# DATASET EXTRACT
## src/common/vtr_pkg.sv

```systemverilog
package vtr_pkg;
    // command codes of the output voltage command group
    localparam logic [7:0] OFS_TARGET = 8'h21;
    localparam logic [7:0] OFS_OFFSET = 8'h22;
    localparam logic [7:0] OFS_CEILING = 8'h24;
    localparam logic [7:0] OFS_MARGIN_UP = 8'h25;
    localparam logic [7:0] OFS_MARGIN_DOWN = 8'h26;

    // field layouts: width of the writable part of each command
    localparam int TARGET_W = 13;
    localparam int OFFSET_W = 7;
    localparam int CEILING_W = 12;
    localparam int MUP_W = 11;
    localparam int MDN_W = 10;
    localparam int OFFSET_SIGN_BIT = 6;

    // operation margin bit positions
    localparam int OP_MARGIN_HIGH_BIT = 5;
    localparam int OP_MARGIN_LOW_BIT = 4;

    // reset and restore values
    localparam logic [15:0] RST_WORD = 16'h0000;
    localparam logic [10:0] MUP_DEFAULT_0 = 11'h210;
    localparam logic [10:0] MUP_DEFAULT_1 = 11'h218;
    localparam logic [9:0] MDN_DEFAULT_0 = 10'h1f0;
    localparam logic [9:0] MDN_DEFAULT_1 = 10'h1e8;
    localparam logic [11:0] CEILING_DEFAULT = 12'hb80;

    // relative factor of one with exponent -9, and its shift
    localparam logic [11:0] FACTOR_UNITY = 12'h200;
    localparam int FACTOR_SHIFT = 9;

    // margin-up classification bands for nonvolatile storage
    localparam logic [10:0] MUP_BAND_LOW = 11'h20c;
    localparam logic [10:0] MUP_BAND_TOP = 11'h23c;
    localparam int MUP_BAND_STEP_LOG2 = 3;
    localparam logic [2:0] MUP_BAND_BIT1_MIN = 3'h2;

    // largest code the dac accepts
    localparam logic [15:0] DAC_MAX_CODE = 16'h0b80;

    // slew timing: transition rate counted per microsecond
    localparam int CLK_MHZ = 100;
    localparam int SLEW_TICK_NS = 1000;
    localparam int SLEW_TICK_CYC = (SLEW_TICK_NS * CLK_MHZ) / 1000;
    // rate lsb is 0.125 mV = 8/64 mV, code lsb is 1.953125 mV = 125/64 mV
    localparam logic [11:0] RATE_UNIT = 12'h008;
    localparam logic [11:0] CODE_UNIT = 12'h07d;
    localparam logic [7:0] RATE_FLOOR = 8'h05;
endpackage

```

## src/hdl/vtr_core.sv

```systemverilog
// Operation
// - target bits 15:13 ignore writes and read zero; 12:0 hold data
// - commanded = target + offset + margin-up and margin-down terms, exponent scaled
// - at power-up target loads boot offset divided by loop scale mantissa
// - rail disabled by on/off or fault reloads target with boot voltage
// - address/reset pin asserted, when enabled, returns target to boot voltage
// - target write beyond ceiling or floor is replaced by violated limit
// - a limit clamp raises the limit warning and alerts the host
// - offset adds signed amount; resulting changes slew at transition rate
// - offset bits 6:0 writable, 15:7 read as sign of bit 6
// - offset confined to +123 mV down to -125 mV
// - target plus offset above dac maximum clamps at the lower of ceiling and dac maximum, warns
// - out-of-range writes to offset, ceiling, margins flag invalid data, alert
// - ceiling holds 12 bits in 11:0; bits 15:12 read zero
// - while converting, target above ceiling slews to ceiling and sets status
// - ceiling written below present target gives the same clamp response
// - a ceiling below the floor takes precedence
// - margin high raises output by margin-up factor plus offset, slewed
// - margin-up holds 11 bits in 10:0; 15:11 read zero
// - restore loads margin-up with 528 or 536 from one default bit
// - margin-up codes are classed into percentage bands for storage
// - margin low lowers output by margin-down factor plus offset, slewed
// - exponent fixed at -9, about 1.953 mV per code
// - after soft-start a new target slews at once without waiting
module vtr_core (
    input wire logic sys_clk_i, // 100 MHz clock
    input wire logic rstn_i, // async reset, active low
    input wire logic ce_i, // clock enable, freezes all state when low
    input wire logic cmd_wr_i, // word write strobe from bus engine
    input wire logic cmd_rd_i, // word read strobe from bus engine
    input wire logic [7:0] cmd_code_i, // command code
    input wire logic [15:0] cmd_wdata_i, // write data word
    output logic [15:0] cmd_rdata_o, // read data word, registered
    output logic cmd_rvalid_o, // read data valid pulse
    input wire logic [7:0] operation_i, // operation command byte
    input wire logic [15:0] boot_voltage_offset_i, // stored boot value
    input wire logic [3:0] loop_scale_mant_i, // loop scale mantissa 1/2/4/8
    input wire logic [15:0] floor_i, // present lower limit
    input wire logic [7:0] transition_rate_i, // slew rate mantissa, 0.125 mV/us
    input wire logic converting_i, // conversion enabled, soft-start done
    input wire logic rail_disabled_i, // rail off by on/off or fault
    input wire logic address_or_reset_pin_i, // shared pin, async, low asserts
    input wire logic output_reset_pin_enable_i, // pin acts as output reset
    input wire logic nvm_restore_i, // nonvolatile restore pulse
    input wire logic margin_up_default_bit_i, // stored margin-up default
    input wire logic margin_down_default_bit_i, // stored margin-down default
    output logic [15:0] commanded_o, // clamped commanded code, before slew
    output logic [15:0] dac_code_o, // slewed code to the dac
    output logic limit_warn_o, // output warning pulse
    output logic status_word_vout_o, // output-group pulse
    output logic status_byte_other_o, // none-of-the-above pulse
    output logic invalid_data_o, // invalid data pulse
    output logic alert_o, // host notification pulse
    output logic [2:0] margin_up_band_o, // storage band of margin-up
    output logic margin_up_store_bit_o // default bit to store
);

    ////////////////////////////////////////////////////////////////////////
    // command registers
    logic [12:0] target_r;
    logic [6:0] offset_r;
    logic [11:0] ceiling_r;
    logic [10:0] mup_r;
    logic [9:0] mdn_r;
    logic boot_done_r;
    logic check_r;

    // pin synchroniser, three stages
    logic pin_s1_r;
    logic pin_s2_r;
    logic pin_s3_r;
    logic pin_lvl_r;
    logic pin_fall;

    // decoded writes
    logic wr_target;
    logic wr_offset;
    logic wr_ceiling;
    logic wr_mup;
    logic wr_mdn;
    logic bad_offset;
    logic bad_ceiling;
    logic bad_mup;
    logic bad_mdn;
    logic reload_boot;
    logic [15:0] boot_code;

    // arithmetic
    logic signed [19:0] base_sum;
    logic signed [11:0] mup_delta;
    logic signed [11:0] mdn_delta;
    logic signed [25:0] mup_prod;
    logic signed [25:0] mdn_prod;
    logic signed [19:0] full_sum;
    logic signed [19:0] ceil_s;
    logic signed [19:0] floor_s;
    logic signed [19:0] dac_s;
    logic [15:0] commanded_nxt;
    logic clamp_hi;
    logic clamp_lo;
    logic full_over;
    logic dac_over;
    logic warn_nxt;

    ////////////////////////////////////////////////////////////////////////
    // address decode of write strobes
    always_comb begin
        wr_target = 1'b0;
        wr_offset = 1'b0;
        wr_ceiling = 1'b0;
        wr_mup = 1'b0;
        wr_mdn = 1'b0;
        if (cmd_wr_i && cmd_code_i == vtr_pkg::OFS_TARGET) begin
            wr_target = 1'b1;
        end else if (cmd_wr_i && cmd_code_i == vtr_pkg::OFS_OFFSET) begin
            wr_offset = 1'b1;
        end else if (cmd_wr_i && cmd_code_i == vtr_pkg::OFS_CEILING) begin
            wr_ceiling = 1'b1;
        end else if (cmd_wr_i && cmd_code_i == vtr_pkg::OFS_MARGIN_UP) begin
            wr_mup = 1'b1;
        end else if (cmd_wr_i && cmd_code_i == vtr_pkg::OFS_MARGIN_DOWN) begin
            wr_mdn = 1'b1;
        end
    end

    // validity: read-only upper bits must match what they would read
    // sign extension check
    assign bad_offset = (cmd_wdata_i[15:vtr_pkg::OFFSET_SIGN_BIT] != {10{cmd_wdata_i[6]}});
    assign bad_ceiling = (cmd_wdata_i[15:vtr_pkg::CEILING_W] != 4'h0);
    assign bad_mup = (cmd_wdata_i[15:vtr_pkg::MUP_W] != 5'h00);
    assign bad_mdn = (cmd_wdata_i[15:vtr_pkg::MDN_W] != 6'h00);

    ////////////////////////////////////////////////////////////////////////
    // address/reset pin: a change counts once stages two and three agree
    always_ff @(posedge sys_clk_i or negedge rstn_i) begin
        if (!rstn_i) begin
            pin_s1_r <= 1'b1;
            pin_s2_r <= 1'b1;
            pin_s3_r <= 1'b1;
            pin_lvl_r <= 1'b1;
        end else if (ce_i) begin
            pin_s1_r <= address_or_reset_pin_i;
            pin_s2_r <= pin_s1_r;
            pin_s3_r <= pin_s2_r;
            if (pin_s2_r == pin_s3_r) begin
                pin_lvl_r <= pin_s3_r;
            end
        end
    end

    assign pin_fall = pin_lvl_r && (pin_s2_r == pin_s3_r) && !pin_s3_r;

    // boot value is stored offset over loop scale mantissa
    always_comb begin
        case (loop_scale_mant_i)
            4'h2: boot_code = {1'b0, boot_voltage_offset_i[15:1]};
            4'h4: boot_code = {2'b00, boot_voltage_offset_i[15:2]};
            4'h8: boot_code = {3'b000, boot_voltage_offset_i[15:3]};
            default: boot_code = boot_voltage_offset_i;
        endcase
    end

    // disable, fault or pin reset all reload the boot value
    assign reload_boot = !boot_done_r || rail_disabled_i
        || (output_reset_pin_enable_i && pin_fall);

    ////////////////////////////////////////////////////////////////////////
    // commanded arithmetic at exponent -9
    always_comb begin
        base_sum = $signed({7'h00, target_r}) + $signed({{13{offset_r[6]}}, offset_r});
        mup_delta = $signed({1'b0, mup_r}) - $signed(vtr_pkg::FACTOR_UNITY);
        mdn_delta = $signed(vtr_pkg::FACTOR_UNITY) - $signed({2'b00, mdn_r});
        mup_prod = $signed({1'b0, target_r}) * mup_delta;
        mdn_prod = $signed({1'b0, target_r}) * mdn_delta;
        full_sum = base_sum;
        // margin high raises by margin-up factor
        if (operation_i[vtr_pkg::OP_MARGIN_HIGH_BIT]) begin
            full_sum = full_sum + 20'(mup_prod >>> vtr_pkg::FACTOR_SHIFT);
        end
        // margin low lowers by margin-down factor
        if (operation_i[vtr_pkg::OP_MARGIN_LOW_BIT]) begin
            full_sum = full_sum - 20'(mdn_prod >>> vtr_pkg::FACTOR_SHIFT);
        end
        ceil_s = $signed({8'h00, ceiling_r});
        floor_s = $signed({4'h0, floor_i});
        dac_s = $signed({4'h0, vtr_pkg::DAC_MAX_CODE});
    end

    // final clamp: lower of ceiling and dac range, then zero
    always_comb begin
        full_over = full_sum > ceil_s;
        dac_over = full_sum > dac_s;
        // above a ceiling no higher than the dac maximum the output goes to the ceiling
        if (full_over && ceil_s <= dac_s) begin
            commanded_nxt = {4'h0, ceiling_r};
        // above dac range the output sits at the dac maximum
        end else if (dac_over) begin
            commanded_nxt = vtr_pkg::DAC_MAX_CODE;
        end else if (full_sum < 20'sd0) begin
            commanded_nxt = 16'h0000;
        end else begin
            commanded_nxt = 16'(full_sum);
        end
    end

    // write-time limit test on target plus offset
    // ceiling tested first so it wins over the floor
    assign clamp_hi = base_sum > ceil_s || floor_s > ceil_s;
    assign clamp_lo = !clamp_hi && (base_sum < floor_s);
    assign warn_nxt = check_r && (clamp_hi || clamp_lo || dac_over
        || (converting_i && full_over));

    ////////////////////////////////////////////////////////////////////////
    // target register: boot reload beats writes
    always_ff @(posedge sys_clk_i or negedge rstn_i) begin
        if (!rstn_i) begin
            target_r <= vtr_pkg::RST_WORD[12:0];
            boot_done_r <= 1'b0;
        end else if (ce_i) begin
            boot_done_r <= 1'b1;
            if (reload_boot) begin
                target_r <= boot_code[12:0];
            // upper three bits dropped on write
            end else if (wr_target) begin
                target_r <= cmd_wdata_i[12:0];
            // clamp also follows a ceiling or offset write
            end else if (check_r && clamp_hi) begin
                target_r <= ceiling_r[11:0] + 13'h0000;
            end else if (check_r && clamp_lo) begin
                target_r <= floor_i[12:0];
            end
        end
    end

    // limit test deferred one cycle after any affecting write
    always_ff @(posedge sys_clk_i or negedge rstn_i) begin
        if (!rstn_i) begin
            check_r <= 1'b0;
        end else if (ce_i) begin
            check_r <= wr_target || wr_offset || (wr_ceiling && !bad_ceiling)
                || (wr_mup && !bad_mup) || (wr_mdn && !bad_mdn);
        end
    end

    // offset and ceiling; invalid writes leave the register untouched
    always_ff @(posedge sys_clk_i or negedge rstn_i) begin
        if (!rstn_i) begin
            offset_r <= vtr_pkg::RST_WORD[6:0];
            ceiling_r <= vtr_pkg::CEILING_DEFAULT;
        end else if (ce_i) begin
            // seven bits bound the offset to +123/-125 mV
            if (wr_offset && !bad_offset) begin
                offset_r <= cmd_wdata_i[6:0];
            end
            if (wr_ceiling && !bad_ceiling) begin
                ceiling_r <= cmd_wdata_i[11:0];
            end
        end
    end

    // margin factors, restored from one stored bit each
    always_ff @(posedge sys_clk_i or negedge rstn_i) begin
        if (!rstn_i) begin
            mup_r <= vtr_pkg::MUP_DEFAULT_0;
            mdn_r <= vtr_pkg::MDN_DEFAULT_0;
        end else if (ce_i) begin
            if (nvm_restore_i) begin
                mup_r <= margin_up_default_bit_i ? vtr_pkg::MUP_DEFAULT_1
                    : vtr_pkg::MUP_DEFAULT_0;
                mdn_r <= margin_down_default_bit_i ? vtr_pkg::MDN_DEFAULT_1
                    : vtr_pkg::MDN_DEFAULT_0;
            end else begin
                if (wr_mup && !bad_mup) begin
                    mup_r <= cmd_wdata_i[10:0];
                end
                if (wr_mdn && !bad_mdn) begin
                    mdn_r <= cmd_wdata_i[9:0];
                end
            end
        end
    end

    ////////////////////////////////////////////////////////////////////////
    // status and notification pulses, one cycle each
    always_ff @(posedge sys_clk_i or negedge rstn_i) begin
        if (!rstn_i) begin
            limit_warn_o <= 1'b0;
            status_word_vout_o <= 1'b0;
            status_byte_other_o <= 1'b0;
            invalid_data_o <= 1'b0;
            alert_o <= 1'b0;
        end else if (ce_i) begin
            // warning feeds output and summary status bits
            limit_warn_o <= warn_nxt;
            status_word_vout_o <= warn_nxt;
            status_byte_other_o <= warn_nxt;
            invalid_data_o <= (wr_offset && bad_offset) || (wr_ceiling && bad_ceiling)
                || (wr_mup && bad_mup) || (wr_mdn && bad_mdn);
            alert_o <= warn_nxt || (wr_offset && bad_offset) || (wr_ceiling && bad_ceiling)
                || (wr_mup && bad_mup) || (wr_mdn && bad_mdn);
        end
    end

    ////////////////////////////////////////////////////////////////////////
    // read port, answer one cycle after the strobe
    always_ff @(posedge sys_clk_i or negedge rstn_i) begin
        if (!rstn_i) begin
            cmd_rdata_o <= vtr_pkg::RST_WORD;
            cmd_rvalid_o <= 1'b0;
        end else if (ce_i) begin
            cmd_rvalid_o <= cmd_rd_i;
            if (cmd_rd_i && cmd_code_i == vtr_pkg::OFS_TARGET) begin
                cmd_rdata_o <= {3'b000, target_r};
            end else if (cmd_rd_i && cmd_code_i == vtr_pkg::OFS_OFFSET) begin
                cmd_rdata_o <= {{9{offset_r[6]}}, offset_r};
            end else if (cmd_rd_i && cmd_code_i == vtr_pkg::OFS_CEILING) begin
                cmd_rdata_o <= {4'h0, ceiling_r};
            end else if (cmd_rd_i && cmd_code_i == vtr_pkg::OFS_MARGIN_UP) begin
                cmd_rdata_o <= {5'h00, mup_r};
            end else if (cmd_rd_i && cmd_code_i == vtr_pkg::OFS_MARGIN_DOWN) begin
                cmd_rdata_o <= {6'h00, mdn_r};
            end else if (cmd_rd_i) begin
                // unmapped codes read zero
                cmd_rdata_o <= vtr_pkg::RST_WORD;
            end
        end
    end

    ////////////////////////////////////////////////////////////////////////
    // storage band of margin-up, steps of eight codes
    logic [10:0] mup_rel;
    assign mup_rel = mup_r - vtr_pkg::MUP_BAND_LOW;
    always_ff @(posedge sys_clk_i or negedge rstn_i) begin
        if (!rstn_i) begin
            margin_up_band_o <= 3'h0;
            margin_up_store_bit_o <= 1'b0;
        end else if (ce_i) begin
            if (mup_r < vtr_pkg::MUP_BAND_LOW) begin
                margin_up_band_o <= 3'h0;
            end else if (mup_r >= vtr_pkg::MUP_BAND_TOP) begin
                margin_up_band_o <= 3'h7;
            end else begin
                margin_up_band_o <= 3'(mup_rel >> vtr_pkg::MUP_BAND_STEP_LOG2) + 3'h1;
            end
            margin_up_store_bit_o <= (mup_r >= vtr_pkg::MUP_BAND_LOW)
                && ((3'(mup_rel >> vtr_pkg::MUP_BAND_STEP_LOG2) + 3'h1)
                >= vtr_pkg::MUP_BAND_BIT1_MIN) && (mup_r < vtr_pkg::MUP_BAND_TOP);
        end
    end

    ////////////////////////////////////////////////////////////////////////
    // slew engine: rate credit added each microsecond, one code per cycle
    logic [7:0] tick_cnt_r;
    logic [11:0] credit_r;
    logic [7:0] rate_eff;
    logic tick;
    assign tick = (tick_cnt_r == 8'(vtr_pkg::SLEW_TICK_CYC - 1));
    // slowest supported setting used for tiny mantissas
    assign rate_eff = (transition_rate_i < vtr_pkg::RATE_FLOOR)
        ? vtr_pkg::RATE_FLOOR : transition_rate_i;

    always_ff @(posedge sys_clk_i or negedge rstn_i) begin
        if (!rstn_i) begin
            tick_cnt_r <= 8'h00;
        end else if (ce_i) begin
            tick_cnt_r <= tick ? 8'h00 : tick_cnt_r + 8'h01;
        end
    end

    always_ff @(posedge sys_clk_i or negedge rstn_i) begin
        if (!rstn_i) begin
            commanded_o <= vtr_pkg::RST_WORD;
        end else if (ce_i) begin
            commanded_o <= commanded_nxt;
        end
    end

    // always steer toward the newest command, no waiting
    always_ff @(posedge sys_clk_i or negedge rstn_i) begin
        if (!rstn_i) begin
            dac_code_o <= vtr_pkg::RST_WORD;
            credit_r <= 12'h000;
        end else if (ce_i) begin
            if (!converting_i) begin
                // soft-start and soft-stop ramps belong to another block
                dac_code_o <= commanded_o;
                credit_r <= 12'h000;
            end else if (dac_code_o == commanded_o) begin
                credit_r <= 12'h000;
            // offset, margin and target moves all slew here
            end else if (credit_r >= vtr_pkg::CODE_UNIT) begin
                credit_r <= credit_r - vtr_pkg::CODE_UNIT;
                dac_code_o <= (dac_code_o < commanded_o) ? dac_code_o + 16'h0001
                    : dac_code_o - 16'h0001;
            end else if (tick) begin
                credit_r <= credit_r + 12'(rate_eff * vtr_pkg::RATE_UNIT);
            end
        end
    end

endmodule
```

# WORK TASK
Copy all lines from the data above that contain the word "read".

# PROBLEM SOLUTION
// - target bits 15:13 ignore writes and read zero; 12:0 hold data
// - offset bits 6:0 writable, 15:7 read as sign of bit 6
// - ceiling holds 12 bits in 11:0; bits 15:12 read zero
// - margin-up holds 11 bits in 10:0; 15:11 read zero
    input wire logic cmd_rd_i, // word read strobe from bus engine
    output logic [15:0] cmd_rdata_o, // read data word, registered
    output logic cmd_rvalid_o, // read data valid pulse
    // validity: read-only upper bits must match what they would read
    // read port, answer one cycle after the strobe
                // unmapped codes read zero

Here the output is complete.